That's venting the work room into the downstairs which contains the laundry and the garage. If I open the back door and raise the garage door a foot or so, I get a lovely clean Pacific breeze rushing through there. When we were three hockey players, we'd do that to air out the gear after games. 

lol that will definitely help.

Posted (edited)

Chin Strap for TK Helmet

I was tired of my wobbly helmet, even after replacing the cheesy Anovos hard-hat harness thing with gray foam helmet liner pads. So I bought a chin strap of the type meant for football helmets. UnderArmour makes them; this one's from Shock Doctor (who also make sport cups; what a name!) and a few bucks cheaper. 
cut_straps.jpg

They come in different colors; the obvious choices are black or white.

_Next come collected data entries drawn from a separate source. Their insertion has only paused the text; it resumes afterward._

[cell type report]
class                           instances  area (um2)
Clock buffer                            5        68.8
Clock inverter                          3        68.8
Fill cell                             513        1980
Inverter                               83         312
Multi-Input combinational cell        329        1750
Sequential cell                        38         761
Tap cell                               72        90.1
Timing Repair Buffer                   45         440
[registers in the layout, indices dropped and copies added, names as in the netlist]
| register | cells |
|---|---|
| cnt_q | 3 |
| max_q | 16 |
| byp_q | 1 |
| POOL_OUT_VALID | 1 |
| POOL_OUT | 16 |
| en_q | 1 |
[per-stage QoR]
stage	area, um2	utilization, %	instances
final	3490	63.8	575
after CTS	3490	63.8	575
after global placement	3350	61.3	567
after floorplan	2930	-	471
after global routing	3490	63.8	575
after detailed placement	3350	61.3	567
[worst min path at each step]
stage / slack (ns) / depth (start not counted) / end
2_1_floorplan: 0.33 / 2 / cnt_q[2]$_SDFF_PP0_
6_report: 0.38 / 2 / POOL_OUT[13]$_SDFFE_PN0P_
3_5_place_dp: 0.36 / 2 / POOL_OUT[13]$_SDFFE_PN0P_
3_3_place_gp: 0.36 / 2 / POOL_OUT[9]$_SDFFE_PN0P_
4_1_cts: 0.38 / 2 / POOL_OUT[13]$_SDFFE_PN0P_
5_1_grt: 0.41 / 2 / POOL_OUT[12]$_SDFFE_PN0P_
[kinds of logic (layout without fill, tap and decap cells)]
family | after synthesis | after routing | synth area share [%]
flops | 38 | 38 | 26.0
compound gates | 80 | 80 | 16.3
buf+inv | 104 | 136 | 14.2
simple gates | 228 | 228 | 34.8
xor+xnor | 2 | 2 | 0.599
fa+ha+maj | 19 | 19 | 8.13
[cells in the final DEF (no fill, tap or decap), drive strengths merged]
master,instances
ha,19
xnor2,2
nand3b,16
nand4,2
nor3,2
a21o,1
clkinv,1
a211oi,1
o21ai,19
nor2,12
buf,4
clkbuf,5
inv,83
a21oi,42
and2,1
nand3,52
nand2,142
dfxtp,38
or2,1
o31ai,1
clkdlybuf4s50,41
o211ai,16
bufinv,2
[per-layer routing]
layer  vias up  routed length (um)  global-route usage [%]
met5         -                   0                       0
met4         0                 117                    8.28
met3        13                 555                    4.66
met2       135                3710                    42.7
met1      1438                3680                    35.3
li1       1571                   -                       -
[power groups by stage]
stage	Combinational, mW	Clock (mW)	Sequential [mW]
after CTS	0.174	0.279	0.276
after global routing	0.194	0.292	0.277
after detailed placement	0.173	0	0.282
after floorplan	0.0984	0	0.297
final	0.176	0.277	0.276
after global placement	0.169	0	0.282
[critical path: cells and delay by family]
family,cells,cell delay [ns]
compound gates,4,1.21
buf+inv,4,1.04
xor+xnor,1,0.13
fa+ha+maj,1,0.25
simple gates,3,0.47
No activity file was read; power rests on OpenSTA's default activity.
### src/rtl/brake_light_decoder_pkg.sv
// Shared lamp codes, side-mode encoding and legality helpers for the
// tail-light lamp decoder.
package brake_light_decoder_pkg;

   localparam int unsigned LAMP_W = 3;

   localparam logic [LAMP_W-1:0] LAMP_OFF = 3'b000;
   localparam logic [LAMP_W-1:0] LAMP_P1  = 3'b001;
   localparam logic [LAMP_W-1:0] LAMP_P2  = 3'b011;
   localparam logic [LAMP_W-1:0] LAMP_ON  = 3'b111;

   typedef enum logic [1:0] {
      MODE_OFF = 2'b00,
      MODE_ON  = 2'b01,
      MODE_SEQ = 2'b10,
      MODE_UNK = 2'b11
   } mode_e;

   // True for the four thermometer-style lamp values.
   function automatic logic lamp_legal(input logic [LAMP_W-1:0] v);
      return (v == LAMP_OFF) || (v == LAMP_P1) || (v == LAMP_P2) || (v == LAMP_ON);
   endfunction

   // Transition check between two legal values; off and steady-on are
   // always reachable, sequencing must step one phase at a time.
   function automatic logic trans_legal(input logic [LAMP_W-1:0] prev,
                                        input logic [LAMP_W-1:0] cur);
      return (cur == LAMP_OFF) || (cur == LAMP_ON) ||
             ((prev == LAMP_OFF) && (cur == LAMP_P1)) ||
             ((prev == LAMP_P1)  && (cur == LAMP_P2)) ||
             ((prev == LAMP_ON)  && (cur == LAMP_P1));
   endfunction

endpackage

### src/rtl/brake_light_decoder_side.sv
// lamp_side_tracker: per-side lamp stream tracker.
// Ports: clk, rst (sync active-high), lamp (current sample),
//        mode_c (mode after this edge), err_hit_c (this sample is a protocol
//        error), turns (wrapping completed-sequence count).
module lamp_side_tracker
   import brake_light_decoder_pkg::*;
#(
   parameter int unsigned TURN_W = 4
) (
   input  logic              clk,
   input  logic              rst,
   input  logic [LAMP_W-1:0] lamp,
   output mode_e             mode_c,
   output logic              err_hit_c,
   output logic [TURN_W-1:0] turns
);

   logic [LAMP_W-1:0] prev;
   mode_e             mode;
   logic              first;
   logic              turn_hit_c;

   // Next mode, error and turn-completion for the current sample.
   always_comb begin
      mode_c     = mode;
      err_hit_c  = 1'b0;
      turn_hit_c = 1'b0;
      if (!first) begin
         if (!lamp_legal(lamp)) begin
            mode_c    = MODE_UNK;
            err_hit_c = 1'b1;
         end else begin
            // An illegal previous sample gives no basis for a transition check.
            if (lamp_legal(prev) && !trans_legal(prev, lamp)) begin
               err_hit_c = 1'b1;
            end
            case (lamp)
               LAMP_P1, LAMP_P2: mode_c = MODE_SEQ;
               LAMP_ON: begin
                  if (prev == LAMP_P2) begin
                     mode_c     = MODE_SEQ;
                     turn_hit_c = 1'b1;
                  end else begin
                     mode_c = MODE_ON;
                  end
               end
               default: begin
                  // All-off after the last phase is the inter-cycle gap of a turn.
                  if ((prev == LAMP_ON) && (mode == MODE_SEQ)) begin
                     mode_c = MODE_SEQ;
                  end else begin
                     mode_c = MODE_OFF;
                  end
               end
            endcase
         end
      end
   end

   // State update; the first edge after reset only captures prev.
   always_ff @(posedge clk) begin
      if (rst) begin
         prev  <= LAMP_OFF;
         mode  <= MODE_UNK;
         first <= 1'b1;
         turns <= '0;
      end else begin
         prev  <= lamp;
         mode  <= mode_c;
         first <= 1'b0;
         if (turn_hit_c) begin
            turns <= turns + TURN_W'(1);
         end
      end
   end

endmodule

### src/rtl/brake_light_decoder.sv
// brake_light_decoder: receive-side checker/decoder for the tail-light lamp bus.
// Ports: clka, RESTART (sync active-high), L/R lamp lines (bit0 innermost);
//        registered dec_left/dec_right/dec_brake/cmd_conflict/dec_valid,
//        proto_err pulse, saturating err_count, wrapping l_turns/r_turns.
module brake_light_decoder
   import brake_light_decoder_pkg::*;
#(
   parameter int unsigned ERR_W  = 8,
   parameter int unsigned TURN_W = 4
) (
   input  logic              clka,
   input  logic              RESTART,
   input  logic [LAMP_W-1:0] L,
   input  logic [LAMP_W-1:0] R,
   output logic              dec_left,
   output logic              dec_right,
   output logic              dec_brake,
   output logic              cmd_conflict,
   output logic              dec_valid,
   output logic              proto_err,
   output logic [ERR_W-1:0]  err_count,
   output logic [TURN_W-1:0] l_turns,
   output logic [TURN_W-1:0] r_turns
);

   mode_e l_mode_c;
   mode_e r_mode_c;
   logic  l_err_c;
   logic  r_err_c;
   logic  err_c;

   lamp_side_tracker #(.TURN_W(TURN_W)) u_left (
      .clk       (clka),
      .rst       (RESTART),
      .lamp      (L),
      .mode_c    (l_mode_c),
      .err_hit_c (l_err_c),
      .turns     (l_turns)
   );

   lamp_side_tracker #(.TURN_W(TURN_W)) u_right (
      .clk       (clka),
      .rst       (RESTART),
      .lamp      (R),
      .mode_c    (r_mode_c),
      .err_hit_c (r_err_c),
      .turns     (r_turns)
   );

   // Simultaneous errors on both sides count as a single event.
   assign err_c = l_err_c | r_err_c;

   // Decoded command and error accounting, registered from the next side modes.
   always_ff @(posedge clka) begin
      if (RESTART) begin
         dec_left     <= 1'b0;
         dec_right    <= 1'b0;
         dec_brake    <= 1'b0;
         cmd_conflict <= 1'b0;
         dec_valid    <= 1'b0;
         proto_err    <= 1'b0;
         err_count    <= '0;
      end else begin
         dec_left     <= (l_mode_c == MODE_SEQ);
         dec_right    <= (r_mode_c == MODE_SEQ);
         dec_brake    <= (l_mode_c == MODE_ON) || (r_mode_c == MODE_ON);
         cmd_conflict <= (l_mode_c == MODE_SEQ) && (r_mode_c == MODE_SEQ);
         dec_valid    <= (l_mode_c != MODE_UNK) && (r_mode_c != MODE_UNK);
         proto_err    <= err_c;
         if (err_c && (err_count != {ERR_W{1'b1}})) begin
            err_count <= err_count + ERR_W'(1);
         end
      end
   end

endmodule

### config.mk
export PLATFORM = sky130hd
export DESIGN_NAME = brake_light_decoder
export DESIGN_NICKNAME = d
export VERILOG_FILES = /design/src/rtl/brake_light_decoder_pkg.sv /design/src/rtl/brake_light_decoder_side.sv /design/src/rtl/brake_light_decoder.sv
export SDC_FILE = /design/constraint.sdc
export NUM_CORES = 1
export LEC_CHECK = 0
export BUFFER_PORTS_ARGS = -buffer_cell sky130_fd_sc_hd__buf_4
export CAP_MARGIN = 20
export CORE_MARGIN = 2
export CORE_UTILIZATION = 56
export CTS_BUF_LIST = sky130_fd_sc_hd__clkbuf_8
export DETAILED_ROUTE_END_ITERATION = 16
export PLACE_DENSITY = 0.85
export SLEW_MARGIN = 40
export SYNTH_ARGS = -nofsm -noshare
export SYNTH_HDL_FRONTEND = slang
export SYNTH_SLANG_ARGS = --single-unit
### constraint.sdc
create_clock -name clka -period 2.1 [get_ports clka]
set_clock_uncertainty 0.1 [all_clocks]
set_input_delay 0.315 -clock clka [delete_from_list [all_inputs] [get_ports clka]]
set_output_delay 0.315 -clock clka [all_outputs]
set_load 0.005 [all_outputs]
# After elaboration in Yosys (flattened, before gate mapping)
# Index checks and enable logic that the tools add are counted.
[totals] regBits=33 in_bits=8 out_inout_bits=22 elab_cells=106
[classes] addsub=3 n_eq_ne=21 n_mux=25 bitwise=1 n_reduce_logical=42
[ops] operator="logical OR 1 bit" n=21
[ops] operator="two-way mux 2 bit" n=8
[ops] operator="two-way mux 1 bit" n=15
[ops] operator="logical AND 1 bit" n=13
[ops] operator="equality test 3 x 1 -> 1 bit (second input constant)" n=4
[ops] operator="equality test 3 x 2 -> 1 bit (second input constant)" n=4
[ops] operator="equality test 3 bit (second input constant)" n=4
[ops] operator="logical NOT 3 bit" n=4
[ops] operator="adder 4 x 1 -> 4 bit (second input constant)" n=2
[ops] operator="adder 8 x 1 -> 8 bit (second input constant)" n=1
[ops] operator="equality test 2 bit (second input constant)" n=4
[ops] operator="inequality test 8 bit (second input constant)" n=1
[ops] operator="case mux 2 bit (2 select lines)" n=2
[ops] operator="equality test 2 x 1 -> 1 bit (second input constant)" n=2
[ops] operator="inequality test 2 bit (second input constant)" n=2
[ops] operator="OR reduction 2 bit" n=2
[ops] operator="logical NOT 1 bit" n=2
[ops] operator="bitwise OR 1 bit" n=1

# Depth between registers and ports, before layout
[depth] depth_word=12 ltp_mapped=6

# Cells and area by module
# A second synthesis with hierarchy kept.
[hier_totals] cells_unflattened=163 hier_area_um2=1582.8
[modules_own_cells] module="lamp_side_tracker" n_inst=2 cells_per_inst=50 area_each_um2=486.7 seq_area_each_um2=200.2
[modules_own_cells] module="brake_light_decoder" n_inst=1 cells_per_inst=63 area_each_um2=609.3 seq_area_each_um2=280.3

# Worst setup path after synthesis
# OpenSTA, ideal clock, no wires.
[synth_path] path_kind="reg2reg" startpoint="reg u_left.prev[2]" endpoint="reg err_count[4]" setup_ps=121 arrival_ps=1635 required_time_ps=1879 path_slack_ps=243 path_stages_with_launch=7 period_less_slack_ps=1857 path_cell_list="dfxtp_1 nand2b_1 a221oi_2 a32oi_2 a211oi_2 and3_1 mux2_4"
[synth_via] elab_chain_cells=12 word_cells_on_any_way=20 cone_classes="eq/ne: 3; mux: 3; bitwise: 1; reduce/logical: 13"
[synth_lines] item="start: declaration" line="brake_light_decoder_side.sv:18" rtl="logic [LAMP_W-1:0] prev;"
[synth_lines] item="start signal: assignment" line="brake_light_decoder_side.sv:68" rtl="prev <= lamp;"
[synth_lines] item="logical NOT 3 bit" line="brake_light_decoder_pkg.sv:21, brake_light_decoder_pkg.sv:29"
[synth_lines] item="logical AND 1 bit" line="brake_light_decoder_pkg.sv:29" rtl="((prev == LAMP_OFF) && (cur == LAMP_P1)) ||"
[synth_lines] item="logical OR 1 bit" line="brake_light_decoder_pkg.sv:28" rtl="return (cur == LAMP_OFF) || (cur == LAMP_ON) ||"
[synth_lines] item="logical OR 1 bit" line="brake_light_decoder_pkg.sv:29"
[synth_lines] item="logical OR 1 bit" line="brake_light_decoder_pkg.sv:30" rtl="((prev == LAMP_P1) && (cur == LAMP_P2)) ||"
[synth_lines] item="logical NOT 1 bit" line="brake_light_decoder_side.sv:34" rtl="if (lamp_legal(prev) && !trans_legal(prev, lamp)) begin"
[synth_lines] item="logical AND 1 bit (*)" line="brake_light_decoder_side.sv:34"
[synth_lines] item="two-way mux 1 bit (*)" line="brake_light_decoder_side.sv:34"
[synth_lines] item="two-way mux 1 bit (*)" line="brake_light_decoder_side.sv:29" rtl="if (!lamp_legal(lamp)) begin"
[synth_lines] item="two-way mux 1 bit (*)" line="brake_light_decoder_side.sv:28" rtl="if (!first) begin"
[synth_lines] item="bitwise OR 1 bit (*)" line="brake_light_decoder.sv:51" rtl="assign err_c = l_err_c | r_err_c;"
[synth_lines] item="logical AND 1 bit (*)" line="brake_light_decoder.sv:70" rtl="if (err_c && (err_count != {ERR_W{1'b1}})) begin"
[synth_lines] item="end signal: assignment" line="brake_light_decoder.sv:71" rtl="err_count <= err_count + ERR_W'(1);"
[synth_lines] item="end: declaration" line="brake_light_decoder.sv:21" rtl="output logic [ERR_W-1:0] err_count,"
# Every way passes the cells marked *; elsewhere a longest branch is shown, timed or not.
# A chain may end at the register's enable or synchronous reset.

# Final worst setup path
# Ends and elaborated chain as after synthesis.

==> metrics.yaml <==
outcome:
  status: "finished, final reports clean"
synthesis:
  ys_types: 42
  synthXorXnorAreaFrac_pct: 5.445
  synth.net_count: 168
  synth_top_family_by_area: "simple AND/OR/NAND/NOR gates"
  synth_compound_area_share_pct: 14.17
  synth-simple-area-share_pct: 25.93
  ys_warn_count: 0
  synth_top_flop_cell: "dfxtp_1"
  synthCells: 157
  async_reset_ff_share_pct: 0
  yosysSeqAreaShare_pct: 45.64
  avgSynthCellArea_um2: 9.221
  synth_mux_area_share_pct: 3.889
  synth_edf_count: 0
  ys_ff_latch: 33
  synth-adder-area-share_pct: 2.593
  synth.cell_area_um2: 1448
clocking:
  cts_inserted_buffers: 5
  cts_tree: "yes"
  cts-resized-gates: 0
  cts_root_buf: "clkbuf_8"
  cts_setup_buffers: 0
  h-tree-depth: 2
  clockBufferDepth: 2
  clock_latency_ps: 280
  clk_pin_slew_ps: 70
  cts.sinks: 33
  cts_hold_buf: 0
routing:
  vias: 1252
  drtIter0Drc: 24
  postRouteAntennaNets: 0
  post-route-drc-count: 0
  routed_wirelength_mm: 2.903
  wl_per_cell_um: 13.08
  first_pass_iters: 4
  via_per_inst: 5.640
final_layout:
  fillers: 184
  layout_commonest_cell: "dfxtp_1"
  most-common-layout-cells: "dfxtp_1, buf_4, nor2_1"
  drive_above_1_share_pct: 24.48
  design_area_um2: 1800
  multi_input_area_um2: 753.2
  final-seq-area_um2: 660.6
  layout.nets: 202
  area_delta_synth_final_pct: 24.37
  num_antenna_cells: 0
run:
  cap_violations: 0
placed_design:
  routabilityCongestion: 0.8281
  place.detailed.hpwl_mm: 2.046
  portBuffers: 29
  placed_area_um2: 1699
  pre_cts_slack_ps: 91.51
worst_setup_path:
  crit-reg2reg-launch: "u_left.prev[2]$_SDFF_PP0_"
  crit_type: "register to register"
  required_ps: 2170
  cp.arrival_ps: 2050
  startpoint_type: "register"
  reg2reg_depth: 6
  crit_path_start: "u_left.prev[2]$_SDFF_PP0_"
  critPathMaxFanout: 5
  rr_endpoint: "err_count[4]$_SDFFE_PP0P_"
  reg2reg_slack_ps: 120
  critical_path.endpoint_type: "register"
sta:
  final.setup.worst_slack_ps: 123.5
  min_period_ps: 1977
  hold_viol_final: 0
  setup-tns-final_ps: 0
  rsz0062_at_grt: "no"
  max_freq_mhz: 505.9
  finalSetupViolCount: 0
  relSlewSlack_pct: 71.59
  hold_ws_ps: 205.3
  worst_slew_pin_slew_ps: 423.8
  finalCritPeriodShare_pct: 94.12
  drv_slew: 0
grt:
  grt_use_total_pct: 22.11
  overflow: 0
  grt_first_pass_wirelength_mm: 4.595
  grt_pass1_vias: 1069
  grt_max_degree: 31
  antenna_found_initial: 0
pwr:
  vdd_drop_max_mv: 0.6793
  total_power_mw: 1.349
  p_leak_nw: 0.7688
  power_density_nw_per_um2: 749.3
die:
  start_util_pct: 58.97
  boundaryPins: 30
  placementRows: 18
  die_h_um: 54.85
  die_w_um: 54.85
  die_area_um2: 3008
  core_area_um2: 2455
hold_path:
  min_path_cells: 2
  hp-class: "input pin to register"
  min_from: "R[1]"
  hold_end: "u_right.prev[1]$_SDFF_PP0_"
==> cell families after synthesis <==
family | count (synthesis)
AO/OA/AOI/OAI | 27
AND/OR/NAND/NOR | 71
adder cells (fa/ha/maj) | 3
flip-flops | 33
XOR/XNOR | 9
buffers and inverters | 9
multiplexers | 5
==> power by group <==
group | total (mW) | internal (mW) | switching, mW
clock | 0.517 | 0.296 | 0.221
sequential | 0.681 | 0.655 | 0.0258
combinational | 0.151 | 0.0739 | 0.0769
total | 1.35 | 1.03 | 0.324
==> Yosys cell counts (4+ instances only) <==
cell / number / area (um2)
o21ai_0: 5 / 25.02
dfxtp_1: 33 / 660.6
xnor2_1: 5 / 43.79
nand3_1: 5 / 25.02
nor2_1: 22 / 82.58
nand2_1: 9 / 33.78
a21oi_1: 5 / 25.02
nor3_1: 4 / 20.02
xor2_1: 4 / 35.03
inv_1: 6 / 22.52
nor2b_1: 9 / 56.30
nand4_1: 4 / 25.02
==> sequential cells by signal, indices dropped and copies added, names as in the netlist, 2 cells and up <==
| signal | count |
|---|---|
| u_right.turns | 4 |
| u_left.prev | 3 |
| u_left.mode | 2 |
| u_left.turns | 4 |
| u_right.mode | 2 |
| u_right.prev | 3 |
| err_count | 8 |
==> metrics by stage <==
| stage | utilization (%) | cells |
|---|---|---|
| floorplan | - | 157 |
| global placement | 69.22 | 214 |
| detailed placement | 69.22 | 214 |
| CTS | 73.34 | 222 |
| global route | 73.34 | 222 |
| finish | 73.34 | 222 |
==> metal layers <==
| metal | GRT usage, % | up-vias | share of wire, % |
|---|---|---|---|
| met5 | 0 | - | 0 |
| met4 | 11.67 | 0 | 1.4 |
| met3 | 8.470 | 4 | 4.5 |
| met2 | 33.73 | 34 | 45 |
| met1 | 26.69 | 592 | 49 |
| li1 | - | 622 | - |
==> cell type report <==
cell class | count | area share, %
sequential | 33 | 36.69
multi-input combinational | 115 | 41.83
inverter | 6 | 1.251
tap | 30 | 2.085
clock inverter | 1 | 0.2780
clock buffer | 7 | 5.351
timing repair buffer | 30 | 12.51
==> worst max-delay path, cell delays in order, from the launching register on <==
cell and delay [ps]:
dfxtp_1 350, nand2b_1 170, a221oi_2 240, a32oi_2 200, a211oi_2 310, and3_1 210
mux2_4 290
==> how the worst max path moves through the flow <==
stage,slack [ps],cells past startpoint,endpoint
after floorplan,240,6,err_count[4]$_SDFFE_PP0P_
after global placement,150,7,err_count[4]$_SDFFE_PP0P_
after detailed placement,90,7,err_count[4]$_SDFFE_PP0P_
after CTS,120,6,err_count[4]$_SDFFE_PP0P_
after global routing,9,6,err_count[4]$_SDFFE_PP0P_
final,120,6,err_count[4]$_SDFFE_PP0P_
Note: power is estimated with default switching activity, not from simulation.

It turns out the snaps are the same size as ever TK builder has more than enough of. The pad in the chin cup is held in with Velcro. It could be removed and washed if necessary. I thought about replacing the inelastic straps with elastic, but these work well enough. 

 

I wanted to figure good places to put the snaps, so I did some clever-clever work with a photo editing app. 
chin_strap_composite.jpg

When you cut the straps for length, remember that it's very important to get the Shok Doctor words and logo right side up. ;)

 

The snap clips are designed to connect to snaps on the outside of the football helmet. I thought that would look awful on the TK helmet, so to have the snaps work on the inside, I bent the snap clips to fit the inside curve of the TK helmet.
bend_clips.jpg

 

The straps are way long, so cut them down and made four 2" lengths to use as anchors to glue inside the helmet:

helmet_snaps.jpg
When you do this, put the saps in the other way so they curl up instead of down. That will match the inside curve of the helmet better. 

 

chin_strap_left.jpg

 

chin_strap_right.jpg


 

chin_strap.jpg

These locations work for the snaps but are a bit tricky to clamp even with magnets. (I have ones vaguely quarter-shaped; I should have got ones half the diameter but twice the thickness.) 

 

The straps don't have to go super tight; just enough to get the helmet reasonably snug and not all floppy. 

 

Edited by Timberwoof
speling err
  • Like 1
Posted
19 hours ago, Timberwoof said:

Chin Strap for TK Helmet

I was tired of my wobbly helmet, even after replacing the cheesy Anovos hard-hat harness thing with gray foam helmet liner pads. So I bought a chin strap of the type meant for football helmets. UnderArmour makes them; this one's from Shock Doctor (who also make sport cups; what a name!) and a few bucks cheaper. 
cut_straps.jpg

They come in different colors; the obvious choices are black or white. It turns out the snaps are the same size as ever TK builder has more than enough of. The pad in the chin cup is held in with Velcro. It could be removed and washed if necessary. I thought about replacing the inelastic straps with elastic, but these work well enough. 

 

I wanted to figure good places to put the snaps, so I did some clever-clever work with a photo editing app. 
chin_strap_composite.jpg

When you cut the straps for length, remember that it's very important to get the Shok Doctor words and logo right side up. ;)

 

The snap clips are designed to connect to snaps on the outside of the football helmet. I thought that would look awful on the TK helmet, so to have the snaps work on the inside, I bent the snap clips to fit the inside curve of the TK helmet.
bend_clips.jpg

 

The straps are way long, so cut them down and made four 2" lengths to use as anchors to glue inside the helmet:

helmet_snaps.jpg
When you do this, put the saps in the other way so they curl up instead of down. That will match the inside curve of the helmet better. 

 

chin_strap_left.jpg

 

chin_strap_right.jpg


 

chin_strap.jpg

These locations work for the snaps but are a bit tricky to clamp even with magnets. (I have ones vaguely quarter-shaped; I should have got ones half the diameter but twice the thickness.) 

 

The straps don't have to go super tight; just enough to get the helmet reasonably snug and not all floppy. 

 

Would you mind if we put this in a HOWTO or TIP? It's amazing and should be memorialized.

Posted (edited)
10 hours ago, Daetrin said:

Would you mind if we put this in a HOWTO or TIP? It's amazing and should be memorialized.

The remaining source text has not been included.